We can try matching the quotes against each position in the DNA and see if there is any position that works. A match can fail in two ways. First, if the same DNA triple corresponds to two different letters, something must be wrong. For instance, if we try to match "LIFE" against "AAC CTG GGC AAC", we would conclude that AAC means both L and E. Second, if the same letter corresponds to two DNA triples, we can reject it. For instance, if we try to match "ERR" against "TAA CTA GTC", then both CTA and GTC would mean R. (Interestingly, the real genetic code has this second type of ambiguity.

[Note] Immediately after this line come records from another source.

**config.mk**
```make
export PLATFORM = sky130hd
export DESIGN_NAME = sdb_ctrl
export DESIGN_NICKNAME = d
export VERILOG_FILES = /design/src/sdb_pkg.sv /design/src/sdb_ctrl.sv
export VERILOG_INCLUDE_DIRS = /design/src
export SDC_FILE = /design/constraint.sdc
export NUM_CORES = 2
export LEC_CHECK = 0
export BUFFER_PORTS_ARGS = -buffer_cell sky130_fd_sc_hd__clkbuf_2
export CAP_MARGIN = 25
export CORE_MARGIN = 2
export CORE_UTILIZATION = 47
export CTS_CLUSTER_SIZE = 28
export DETAILED_ROUTE_END_ITERATION = 6
export PLACE_DENSITY = 0.77
export SYNTH_ARGS = -nofsm -noshare
export SYNTH_HDL_FRONTEND = slang
export SYNTH_SLANG_ARGS = --single-unit
```
**constraint.sdc**
```tcl
create_clock -name pclk -period 4.3 [get_ports pclk]
set_clock_uncertainty 0.15 [all_clocks]
set_input_delay 0.215 -clock pclk [delete_from_list [all_inputs] [get_ports pclk]]
set_output_delay 0.215 -clock pclk [all_outputs]
set_load 0.03 [all_outputs]
```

Because there are only 18 amino acids and 64 DNA triples, many DNA triples indicate the same amino acid.)

Using Arc to break the code

To break the code, first download the DNA sequences of the four watermarks and assign them to variables w1, w2, w3, w4. (Download full code here.)

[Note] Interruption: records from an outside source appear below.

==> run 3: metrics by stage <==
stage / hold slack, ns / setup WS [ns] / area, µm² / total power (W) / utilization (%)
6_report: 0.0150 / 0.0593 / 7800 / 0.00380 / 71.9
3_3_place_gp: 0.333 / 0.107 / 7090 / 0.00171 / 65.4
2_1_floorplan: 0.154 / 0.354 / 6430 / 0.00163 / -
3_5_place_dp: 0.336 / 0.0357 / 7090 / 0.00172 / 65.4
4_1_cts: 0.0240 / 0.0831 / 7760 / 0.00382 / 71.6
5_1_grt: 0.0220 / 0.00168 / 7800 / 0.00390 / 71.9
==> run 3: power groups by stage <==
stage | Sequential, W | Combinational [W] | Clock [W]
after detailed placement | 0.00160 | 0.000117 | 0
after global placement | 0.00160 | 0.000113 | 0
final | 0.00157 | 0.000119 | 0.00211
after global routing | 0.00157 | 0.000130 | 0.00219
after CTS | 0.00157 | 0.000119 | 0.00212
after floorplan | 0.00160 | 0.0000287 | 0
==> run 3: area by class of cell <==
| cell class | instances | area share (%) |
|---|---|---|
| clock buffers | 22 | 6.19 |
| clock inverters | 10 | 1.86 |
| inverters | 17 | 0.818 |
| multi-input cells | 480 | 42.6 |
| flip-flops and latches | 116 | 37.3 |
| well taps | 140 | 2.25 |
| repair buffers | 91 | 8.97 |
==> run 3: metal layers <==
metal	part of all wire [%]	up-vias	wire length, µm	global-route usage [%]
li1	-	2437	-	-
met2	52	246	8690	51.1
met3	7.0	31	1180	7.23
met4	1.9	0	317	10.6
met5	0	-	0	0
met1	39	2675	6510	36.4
## src/logic/board_power_defs.svh

```systemverilog
// Register layout, reset values and timing counts of the board power control.
// Assumes the including file is compiled as SystemVerilog.
`ifndef BOARD_POWER_DEFS_SVH
`define BOARD_POWER_DEFS_SVH
`define PWR_OFF_BIT 0
`define IRQ_CLR_BIT 1
`define CYCLED_BIT 2
`define DOWN_REQ_BIT 3
`define SOFT_RST_BIT 4
`define CTRL_W 5
`define CTRL_RESET 5'h00
`define BUTTON_FILTER 4'h3
`endif

```

## src/logic/board_power_pkg.sv

```systemverilog
// Types shared by the board power control files.
// Assumes board_power_defs.svh is on the include path.
package board_power_pkg;
  typedef enum logic [1:0] {PB_DEAD, PB_STANDBY, PB_ON} pb_state_t;
  typedef struct packed {
    logic cs;
    logic rd;
    logic wr;
    logic [4:0] wdata;
  } reg_req_t;
endpackage

```

## src/logic/button_edge.sv

```systemverilog
// Pushbutton press detector: a short filter that gives one press pulse.
// Assumes the button input is already synchronous to clk_sys.
`include "board_power_defs.svh"
module button_edge
  import board_power_pkg::*;
#(
  parameter int FILTER = `BUTTON_FILTER
)(
  input wire logic clk_sys,
  input wire logic rst,
  input wire logic button,
  output logic press
);
  logic [3:0] cnt_r, cnt_nxt;
  logic stable_r, stable_nxt;
  logic press_r, press_nxt;

  // The counter is four bits wide, so longer filters cannot be served
  if (FILTER < 1 || FILTER > 15)
  begin : g_bad_filter
    $error("FILTER out of range");
  end

  // Filter rejects contact bounce of FILTER cycles or shorter
  always_comb
  begin
    cnt_nxt = cnt_r;
    stable_nxt = stable_r;
    press_nxt = 1'b0;
    if (button == stable_r)
      cnt_nxt = 4'h0;
    else if (cnt_r == 4'(FILTER))
    begin
      cnt_nxt = 4'h0;
      stable_nxt = button;
      press_nxt = button;
    end
    else
      cnt_nxt = cnt_r + 4'h1;
  end

  always_ff @(posedge clk_sys)
  begin
    if (rst)
    begin
      cnt_r <= 4'h0;
      stable_r <= 1'b0;
      press_r <= 1'b0;
    end
    else
    begin
      cnt_r <= cnt_nxt;
      stable_r <= stable_nxt;
      press_r <= press_nxt;
    end
  end

  assign press = press_r;
endmodule

```

## src/logic/board_power_control.sv

```systemverilog
// Board power control register and front-panel pushbutton sequencer.
// Assumes a synchronous register port on clk_sys and synchronous pins.
`include "board_power_defs.svh"
module board_power_control
  import board_power_pkg::*;
#(
  parameter bit HAS_BUTTON = 1'b1,
  parameter bit HAS_SOFT_RESET = 1'b1,
  parameter int FILTER = `BUTTON_FILTER
)(
  input wire logic clk_sys,
  input wire logic rst,
  input wire reg_req_t req,
  output logic [4:0] rdata,
  output logic rvalid,
  input wire logic standby_ok,
  input wire logic main_ok,
  input wire logic seated,
  input wire logic button,
  output logic main_power_off,
  output logic power_event_irq,
  output logic board_reset
);
  logic [4:0] ctrl_r, ctrl_nxt;
  logic locked_r, locked_nxt;
  logic main_seen_r, main_seen_nxt;
  logic [4:0] rdata_r, rdata_nxt;
  logic rvalid_r, rvalid_nxt;
  pb_state_t st_r, st_nxt;
  logic press;
  logic access_ok;
  logic wr_hit;
  logic rd_hit;
  logic standby_press;

  // Field map and button filter counter are fixed at these sizes
  if (`CTRL_W != 5 || FILTER < 1 || FILTER > 15)
  begin : g_bad_params
    $error("board power control parameters out of range");
  end

  // One decode for both directions keeps the lockout consistent
  function automatic logic bus_hit(input reg_req_t q, input logic ok,
    input logic want_wr);
    begin
      return q.cs && ok && (want_wr ? q.wr : q.rd);
    end
  endfunction

  // Absent features read as zero, whatever the flops hold
  function automatic logic [4:0] read_view(input logic [4:0] r);
    logic [4:0] v;
    begin
      v = r;
      if (!HAS_BUTTON)
        v[`DOWN_REQ_BIT] = 1'b0;
      if (!HAS_SOFT_RESET)
        v[`SOFT_RST_BIT] = 1'b0;
      return v;
    end
  endfunction

  button_edge #(.FILTER(FILTER)) u_btn (
    .clk_sys(clk_sys),
    .rst(rst),
    .button(button),
    .press(press)
  );

  // Register port answers only with main power and not locked out
  assign access_ok = main_ok && !locked_r;

  // Select arrives decoded from I/O or memory space, the system's choice
  assign wr_hit = bus_hit(req, access_ok, 1'b1);
  assign rd_hit = bus_hit(req, access_ok, 1'b0);
  assign standby_press = press && st_r == PB_STANDBY && standby_ok &&
    !main_ok;

  // Pushbutton supply state tracks the two supply levels; a press in standby forces PB_ON
  always_comb
  begin
    if (!standby_ok)
      st_nxt = PB_DEAD;
    else if (!main_ok)
      st_nxt = PB_STANDBY;
    else
      st_nxt = PB_ON;
    if (standby_ok && !main_ok && press)
      st_nxt = PB_ON;
  end

  always_ff @(posedge clk_sys)
  begin
    if (rst)
      st_r <= PB_DEAD;
    else
      st_r <= st_nxt;
  end

  always_comb
  begin
    ctrl_nxt = ctrl_r;
    locked_nxt = locked_r;
    main_seen_nxt = main_ok;
    // Removal with an unseated board releases the lockout
    if (!seated)
      locked_nxt = 1'b0;
    if (wr_hit)
    begin
      ctrl_nxt[`PWR_OFF_BIT] = req.wdata[`PWR_OFF_BIT];
      ctrl_nxt[`IRQ_CLR_BIT] = req.wdata[`IRQ_CLR_BIT];
      ctrl_nxt[`SOFT_RST_BIT] = HAS_SOFT_RESET &&
        req.wdata[`SOFT_RST_BIT];
      if (req.wdata[`PWR_OFF_BIT])
        locked_nxt = 1'b1;
    end
    // Flags held clear while bit 1 is one; software must rewrite zero
    if (ctrl_nxt[`IRQ_CLR_BIT])
    begin
      ctrl_nxt[`CYCLED_BIT] = 1'b0;
      ctrl_nxt[`DOWN_REQ_BIT] = 1'b0;
    end
    else
    begin
      if (main_ok && !main_seen_r)
        ctrl_nxt[`CYCLED_BIT] = 1'b1;
      if (HAS_BUTTON && press && st_r == PB_ON && main_ok)
        ctrl_nxt[`DOWN_REQ_BIT] = 1'b1;
    end
    if (standby_press)
    begin
      ctrl_nxt[`PWR_OFF_BIT] = 1'b0;
      locked_nxt = 1'b0;
    end
  end

  always_ff @(posedge clk_sys)
  begin
    if (rst)
    begin
      ctrl_r <= `CTRL_RESET;
      locked_r <= 1'b0;
      // Taken as seen, so a reset with power up never fakes a power cycle
      main_seen_r <= 1'b1;
    end
    else
    begin
      ctrl_r <= ctrl_nxt;
      locked_r <= locked_nxt;
      main_seen_r <= main_seen_nxt;
    end
  end

  // Read port: rdata holds the last answer, rvalid pulses once
  always_comb
  begin
    rdata_nxt = rdata_r;
    rvalid_nxt = 1'b0;
    if (rd_hit)
    begin
      rvalid_nxt = 1'b1;
      rdata_nxt = read_view(ctrl_r);
    end
  end

  always_ff @(posedge clk_sys)
  begin
    if (rst)
    begin
      rdata_r <= 5'h00;
      rvalid_r <= 1'b0;
    end
    else
    begin
      rdata_r <= rdata_nxt;
      rvalid_r <= rvalid_nxt;
    end
  end

  assign rdata = rdata_r;
  assign rvalid = rvalid_r;
  assign main_power_off = ctrl_r[`PWR_OFF_BIT];
  assign board_reset = ctrl_r[`SOFT_RST_BIT];
  assign power_event_irq = !ctrl_r[`IRQ_CLR_BIT] &&
    (ctrl_r[`CYCLED_BIT] || ctrl_r[`DOWN_REQ_BIT]);

  a_read_lockout: assert property (@(posedge clk_sys) disable iff (rst)
    locked_r |=> !rvalid)
    else $error("read answered while locked");
  a_no_power_read: assert property (@(posedge clk_sys) disable iff (rst)
    (req.cs && req.rd && !main_ok) |=> !rvalid)
    else $error("read answered without main power");
  a_clear_flags: assert property (@(posedge clk_sys) disable iff (rst)
    (req.cs && req.wr && access_ok && req.wdata[1]) |=>
    !ctrl_r[2] && !ctrl_r[3] && !power_event_irq)
    else $error("clear left flags set");
  a_irq_level: assert property (@(posedge clk_sys) disable iff (rst)
    power_event_irq == (!ctrl_r[1] && (ctrl_r[2] || ctrl_r[3])))
    else $error("interrupt level wrong");
  a_reset_vals: assert property (@(posedge clk_sys)
    rst |=> ctrl_r == 5'h00 && !board_reset)
    else $error("reset values wrong");
  a_power_write: assert property (@(posedge clk_sys) disable iff (rst)
    (req.cs && req.wr && access_ok && !(st_r == PB_STANDBY && press)) |=>
    main_power_off == $past(req.wdata[0]))
    else $error("power bit not written");
  a_press_down_req: assert property (@(posedge clk_sys) disable iff (rst)
    (press && st_r == PB_ON && main_ok && !ctrl_nxt[1]) |=>
    ctrl_r[3] ##0 power_event_irq)
    else $error("press did not request power down");
  a_press_standby: assert property (@(posedge clk_sys) disable iff (rst)
    (press && st_r == PB_STANDBY && standby_ok && !main_ok) |=>
    !main_power_off && st_r == PB_ON)
    else $error("standby press did not enable power");
  a_dead_state: assert property (@(posedge clk_sys) disable iff (rst)
    !standby_ok |=> st_r == PB_DEAD)
    else $error("state left 0 without supplies");
  a_soft_reset: assert property (@(posedge clk_sys) disable iff (rst)
    (req.cs && req.wr && access_ok) |=>
    board_reset == (HAS_SOFT_RESET && $past(req.wdata[4])))
    else $error("soft reset bit wrong");

  c_read: cover property (@(posedge clk_sys) rvalid);
  c_lock: cover property (@(posedge clk_sys) !locked_r ##1 locked_r);
  c_irq: cover property (@(posedge clk_sys) power_event_irq);
  c_pwr_on: cover property (@(posedge clk_sys) st_r == PB_STANDBY
    ##1 st_r == PB_ON);
  c_down_req: cover property (@(posedge clk_sys) ctrl_r[3]);

  // Read answer carries the register as it stood when taken
  a_read_answer: assert property (@(posedge clk_sys) disable iff (rst)
    rd_hit |=> rvalid && rdata == read_view($past(ctrl_r)))
    else $error("read answer wrong");
  a_read_silent: assert property (@(posedge clk_sys) disable iff (rst)
    !rd_hit |=> !rvalid)
    else $error("read answer without request");
  // Lockout set by power-off write, kept until unseated or standby press
  a_lock_set: assert property (@(posedge clk_sys) disable iff (rst)
    (wr_hit && req.wdata[0]) |=> locked_r)
    else $error("power-off write did not lock");
  a_lock_hold: assert property (@(posedge clk_sys) disable iff (rst)
    (locked_r && seated && !standby_press) |=> locked_r)
    else $error("lockout dropped while seated");
  a_unseat_free: assert property (@(posedge clk_sys) disable iff (rst)
    (!seated && !wr_hit) |=> !locked_r)
    else $error("lockout kept after removal");
  a_refused_write: assert property (@(posedge clk_sys) disable iff (rst)
    (req.cs && req.wr && !access_ok && !standby_press) |=>
    ctrl_r[0] == $past(ctrl_r[0]) && ctrl_r[1] == $past(ctrl_r[1]) &&
    ctrl_r[4] == $past(ctrl_r[4]))
    else $error("refused write changed the register");
  a_clear_holds: assert property (@(posedge clk_sys) disable iff (rst)
    ctrl_r[1] |-> !ctrl_r[2] && !ctrl_r[3] && !power_event_irq)
    else $error("flags set while clear bit is one");
  // Flags are sticky until cleared, and set only by their own events
  a_cycled_set: assert property (@(posedge clk_sys) disable iff (rst)
    (main_ok && !main_seen_r && !ctrl_nxt[1]) |=> ctrl_r[2])
    else $error("power cycle not flagged");
  a_cycled_keep: assert property (@(posedge clk_sys) disable iff (rst)
    (ctrl_r[2] && !ctrl_nxt[1]) |=> ctrl_r[2])
    else $error("power cycle flag lost");
  a_down_keep: assert property (@(posedge clk_sys) disable iff (rst)
    (ctrl_r[3] && !ctrl_nxt[1]) |=> ctrl_r[3])
    else $error("power down request lost");
  a_down_cause: assert property (@(posedge clk_sys) disable iff (rst)
    (!ctrl_r[3] && !(press && main_ok)) |=> !ctrl_r[3])
    else $error("power down request without press");
  a_reset_flags: assert property (@(posedge clk_sys)
    rst |=> !ctrl_r[3] && !ctrl_r[1] && !rvalid)
    else $error("reset left flags or answer set");
endmodule

```
## src/wdt_map.vh

```
// Constants for the watchdog timer: interval codes, counts, reset vector and control bits
`ifndef WDT_MAP_VH
`define WDT_MAP_VH

// ----------------------------------------------------------------
// Timing counts in system clocks
// ----------------------------------------------------------------
`define WDT_WARN_CLKS 22'h000200
`define WDT_SEL_W 2
`define WDT_SEL0_LOG2 5'h0C
`define WDT_SEL1_LOG2 5'h0F
`define WDT_SEL2_LOG2 5'h12
`define WDT_SEL3_LOG2 5'h15
`define WDT_CNT_W 22

// ----------------------------------------------------------------
// Control register bit positions
// ----------------------------------------------------------------
`define WDT_CR_SEL_LO 0
`define WDT_CR_SEL_HI 1
`define WDT_CR_IE 2
`define WDT_CR_WARN 3
`define WDT_CR_RSTF 4
`define WDT_CR_EN 5
`define WDT_CR_RESTART 6
`define WDT_CR_W 8

// ----------------------------------------------------------------
// Reset values and vector
// ----------------------------------------------------------------
`define WDT_SEL_RST 2'h0
`define WDT_IE_RST 1'b0
`define WDT_EN_RST 1'b1
`define WDT_RSTF_RST 1'b0
`define WDT_RST_VECTOR 16'h8000
`define WDT_RST_PULSE_CLKS 4'h4

`endif

```

## src/wdt_clk_div.v

```verilog
// System clock enable divider: one pulse every 1, 2, 4, 8 or 256 oscillator cycles
module wdt_clk_div (
   input wire mclk_i,
   input wire rst_b_i,
   input wire [1:0] div_sel_i,
   input wire pmm_i,
   output reg sys_en_o
);
   reg [7:0] div_cnt_q;
   reg [7:0] div_max;

   always @* begin
      case (div_sel_i)
         2'h0: div_max = 8'h00;
         2'h1: div_max = 8'h01;
         2'h2: div_max = 8'h03;
         default: div_max = 8'h07;
      endcase
      if (pmm_i) begin
         div_max = 8'hFF;
      end
   end

   always @(posedge mclk_i) begin
      if (!rst_b_i) begin
         div_cnt_q <= 8'h00;
         sys_en_o <= 1'b0;
      end else if (div_cnt_q >= div_max) begin
         div_cnt_q <= 8'h00;
         sys_en_o <= 1'b1;
      end else begin
         div_cnt_q <= div_cnt_q + 8'h01;
         sys_en_o <= 1'b0;
      end
   end
endmodule // wdt_clk_div

```

## src/wdt_watchdog_timer.v

```verilog
// Watchdog timer: free-running counter, early warning interrupt and system reset request
`include "wdt_map.vh"

// Contract
// (RULE1) Counter free-runs on system clocks; a restart returns it to zero.
// (RULE2) Reaching the selected timeout without restart forces a full system reset.
// (RULE3) Enabled interrupt rises exactly 512 system clocks before the reset.
// (RULE4) Four timeouts selectable, 2^12 up to 2^21 system clocks.
// (RULE5) Counting uses system clock enables, so timeout scales with divide mode.
// (RULE6) Interval, interrupt enable, restart and status sit in one control register.
// (RULE7) A watchdog reset sets a readable reset flag in the control register.
// (RULE8) After a watchdog reset, execution begins at address 8000h.
// (RULE9) Restart clears the counter and cancels pending warning timing.
module wdt_watchdog_timer #(
   parameter CNT_W = `WDT_CNT_W
) (
   input wire mclk_i,
   input wire rst_b_i,
   input wire por_b_i,
   input wire [1:0] clk_div_sel_i,
   input wire pmm_en_i,
   input wire ctl_wr_i,
   input wire [`WDT_CR_W-1:0] ctl_wdata_i,
   input wire restart_i,
   input wire warn_clr_i,
   input wire rstf_clr_i,
   output wire [`WDT_CR_W-1:0] watchdog_control_reg_o,
   output reg wdt_irq_o,
   output reg sys_rst_req_o,
   output reg [15:0] rst_vector_o,
   output wire watchdog_reset_flag_o
);

   // ----------------------------------------------------------------
   // Helpers
   // ----------------------------------------------------------------
   function [CNT_W-1:0] timeout_of;
      input [1:0] sel;
      reg [4:0] lg;
      begin
         case (sel)
            2'h0: lg = `WDT_SEL0_LOG2;
            2'h1: lg = `WDT_SEL1_LOG2;
            2'h2: lg = `WDT_SEL2_LOG2;
            default: lg = `WDT_SEL3_LOG2;
         endcase
         timeout_of = {{(CNT_W-1){1'b0}}, 1'b1} << lg; // [RULE4]
      end
   endfunction

   // ----------------------------------------------------------------
   // System clock enable
   // ----------------------------------------------------------------
   // The counter only moves on enables, so every divide mode except divide by 1 stretches the timeout.
   wire sys_en;

   wdt_clk_div u_div (
      .mclk_i(mclk_i),
      .rst_b_i(rst_b_i),
      .div_sel_i(clk_div_sel_i),
      .pmm_i(pmm_en_i),
      .sys_en_o(sys_en)
   );

   // ----------------------------------------------------------------
   // State
   // ----------------------------------------------------------------
   reg [1:0] sel_q;
   reg [1:0] sel_d;
   reg ie_q;
   reg ie_d;
   reg en_q;
   reg en_d;
   reg [CNT_W-1:0] cnt_q;
   reg [CNT_W-1:0] cnt_d;
   reg warn_q;
   reg warn_d;
   reg irq_d;
   reg [3:0] pulse_q;
   reg [3:0] pulse_d;
   reg req_d;
   // The flag sits in the power-on domain so that it survives the reset it causes.
   reg rstf_q;
   reg rstf_d;

   // ----------------------------------------------------------------
   // Compare points and restart
   // ----------------------------------------------------------------
   wire [CNT_W-1:0] tmo = timeout_of(sel_q);
   wire [CNT_W-1:0] warn_at = tmo - `WDT_WARN_CLKS;
   wire hit_warn = en_q && sys_en && (cnt_q == warn_at - {{(CNT_W-1){1'b0}}, 1'b1});
   wire hit_tmo = en_q && sys_en && (cnt_q == tmo - {{(CNT_W-1){1'b0}}, 1'b1});
   // A control write with the restart bit acts like the restart strobe
   wire restart = restart_i || (ctl_wr_i && ctl_wdata_i[`WDT_CR_RESTART]); // [RULE6]
   // Restart beats a warning or timeout that falls in the same cycle
   wire warn_set = hit_warn && !restart;
   wire tmo_set = hit_tmo && !restart;

   // ----------------------------------------------------------------
   // Control register
   // ----------------------------------------------------------------
   always @* begin
      sel_d = sel_q;
      ie_d = ie_q;
      en_d = en_q;
      if (ctl_wr_i) begin
         sel_d = ctl_wdata_i[`WDT_CR_SEL_HI:`WDT_CR_SEL_LO]; // [RULE6]
         ie_d = ctl_wdata_i[`WDT_CR_IE];
         en_d = ctl_wdata_i[`WDT_CR_EN];
      end
   end

   always @(posedge mclk_i) begin
      if (!rst_b_i) begin
         sel_q <= `WDT_SEL_RST;
         ie_q <= `WDT_IE_RST;
         en_q <= `WDT_EN_RST;
      end else begin
         sel_q <= sel_d;
         ie_q <= ie_d;
         en_q <= en_d;
      end
   end

   // ----------------------------------------------------------------
   // Counter
   // ----------------------------------------------------------------
   // It keeps running past the timeout; the requested system reset clears it.
   always @* begin
      cnt_d = cnt_q;
      if (restart || !en_q) begin
         cnt_d = {CNT_W{1'b0}}; // [RULE1] [RULE9]
      end else if (sys_en) begin
         cnt_d = cnt_q + {{(CNT_W-1){1'b0}}, 1'b1}; // [RULE5]
      end
   end

   always @(posedge mclk_i) begin
      if (!rst_b_i) begin
         cnt_q <= {CNT_W{1'b0}};
      end else begin
         cnt_q <= cnt_d;
      end
   end

   // ----------------------------------------------------------------
   // Warning flag and interrupt
   // ----------------------------------------------------------------
   always @* begin
      warn_d = warn_q;
      if (warn_set) begin
         warn_d = 1'b1; // [RULE3]
      end else if (warn_clr_i || restart) begin
         warn_d = 1'b0; // [RULE9]
      end
      irq_d = ie_q && warn_d; // [RULE3]
   end

   always @(posedge mclk_i) begin
      if (!rst_b_i) begin
         warn_q <= 1'b0;
         wdt_irq_o <= 1'b0;
      end else begin
         warn_q <= warn_d;
         wdt_irq_o <= irq_d;
      end
   end

   // ----------------------------------------------------------------
   // System reset request
   // ----------------------------------------------------------------
   // A short pulse is enough: the reset it causes clears this block too.
   always @* begin
      pulse_d = pulse_q;
      req_d = 1'b0;
      if (tmo_set) begin
         pulse_d = `WDT_RST_PULSE_CLKS; // [RULE2] [RULE4]
         req_d = 1'b1;
      end else if (pulse_q != 4'h0) begin
         pulse_d = pulse_q - 4'h1;
         req_d = (pulse_q != 4'h1);
      end
   end

   always @(posedge mclk_i) begin
      if (!rst_b_i) begin
         pulse_q <= 4'h0;
         sys_rst_req_o <= 1'b0;
      end else begin
         pulse_q <= pulse_d;
         sys_rst_req_o <= req_d;
      end
   end

   // ----------------------------------------------------------------
   // Reset flag and vector
   // ----------------------------------------------------------------
   always @* begin
      rstf_d = rstf_q;
      if (tmo_set && rst_b_i) begin
         rstf_d = 1'b1; // [RULE7]
      end else if (rstf_clr_i) begin
         rstf_d = 1'b0;
      end
   end

   always @(posedge mclk_i) begin
      if (!por_b_i) begin
         rstf_q <= `WDT_RSTF_RST;
         rst_vector_o <= `WDT_RST_VECTOR;
      end else begin
         rstf_q <= rstf_d;
         rst_vector_o <= `WDT_RST_VECTOR; // [RULE8]
      end
   end

   // ----------------------------------------------------------------
   // Outputs
   // ----------------------------------------------------------------
   assign watchdog_reset_flag_o = rstf_q;
   assign watchdog_control_reg_o = {2'h0, en_q, rstf_q, warn_q, ie_q, sel_q}; // [RULE6]

endmodule // wdt_watchdog_timer

```
File: config.mk
export PLATFORM = sky130hd
export DESIGN_NAME = dsca_top
export DESIGN_NICKNAME = d
export VERILOG_FILES = /design/src/inc/dsca_pkg.sv /design/src/design/dsca_top.sv
export SDC_FILE = /design/constraint.sdc
export NUM_CORES = 2
export LEC_CHECK = 0
export BUFFER_PORTS_ARGS = -buffer_cell sky130_fd_sc_hd__buf_2
export CORE_MARGIN = 4
export CORE_UTILIZATION = 39
export CTS_BUF_LIST = sky130_fd_sc_hd__clkbuf_2 sky130_fd_sc_hd__clkbuf_4 sky130_fd_sc_hd__clkbuf_8
export CTS_CLUSTER_DIAMETER = 40
export DETAILED_ROUTE_END_ITERATION = 16
export GPL_TIMING_DRIVEN = 0
export SLEW_MARGIN = 30
export SYNTH_ARGS = -nofsm -noshare
export SYNTH_HDL_FRONTEND = slang
export SYNTH_SLANG_ARGS = --single-unit
File: constraint.sdc
create_clock -name clk_sys -period 21.1 [get_ports clk_sys]
set_input_delay 4.22 -clock clk_sys [delete_from_list [all_inputs] [get_ports clk_sys]]
set_output_delay 4.22 -clock clk_sys [all_outputs]
set_load 0.005 [all_outputs]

(= w1 "GTTCGAATATTTCTATAGCTGTACA...")
(= w2 "CAACTGGCAGCATAAAACATATAGA...")
(= w3 "TTTAACCATATTTAAATATCATCCT...")
(= w4 "TTTCATTGCTGATCACTGTAGATAT...")
Next, lets break the four watermarks into triples by first converting to a list and then taking triples of length 3, which we call t1 through t4:
(def strtolist (s) (accum accfn (each x s (accfn (string x)))))
(def tripleize (s) (map string (tuples (strtolist s) 3)))

(= t1 (tripleize w1))
(= t2 (tripleize w2))
(= t3 (tripleize w3))
(= t4 (tripleize w4))
The next function is the most important. It takes triples and text, matches the triples against the text, and generates a table that maps from each triple to the corresponding characters. If it runs into a problem (either two characters assigned to the same triple, or the same character assigned to two triples) then it fails. Otherwise it returns the code table. It uses tail recursion to scan through the triples and input text together.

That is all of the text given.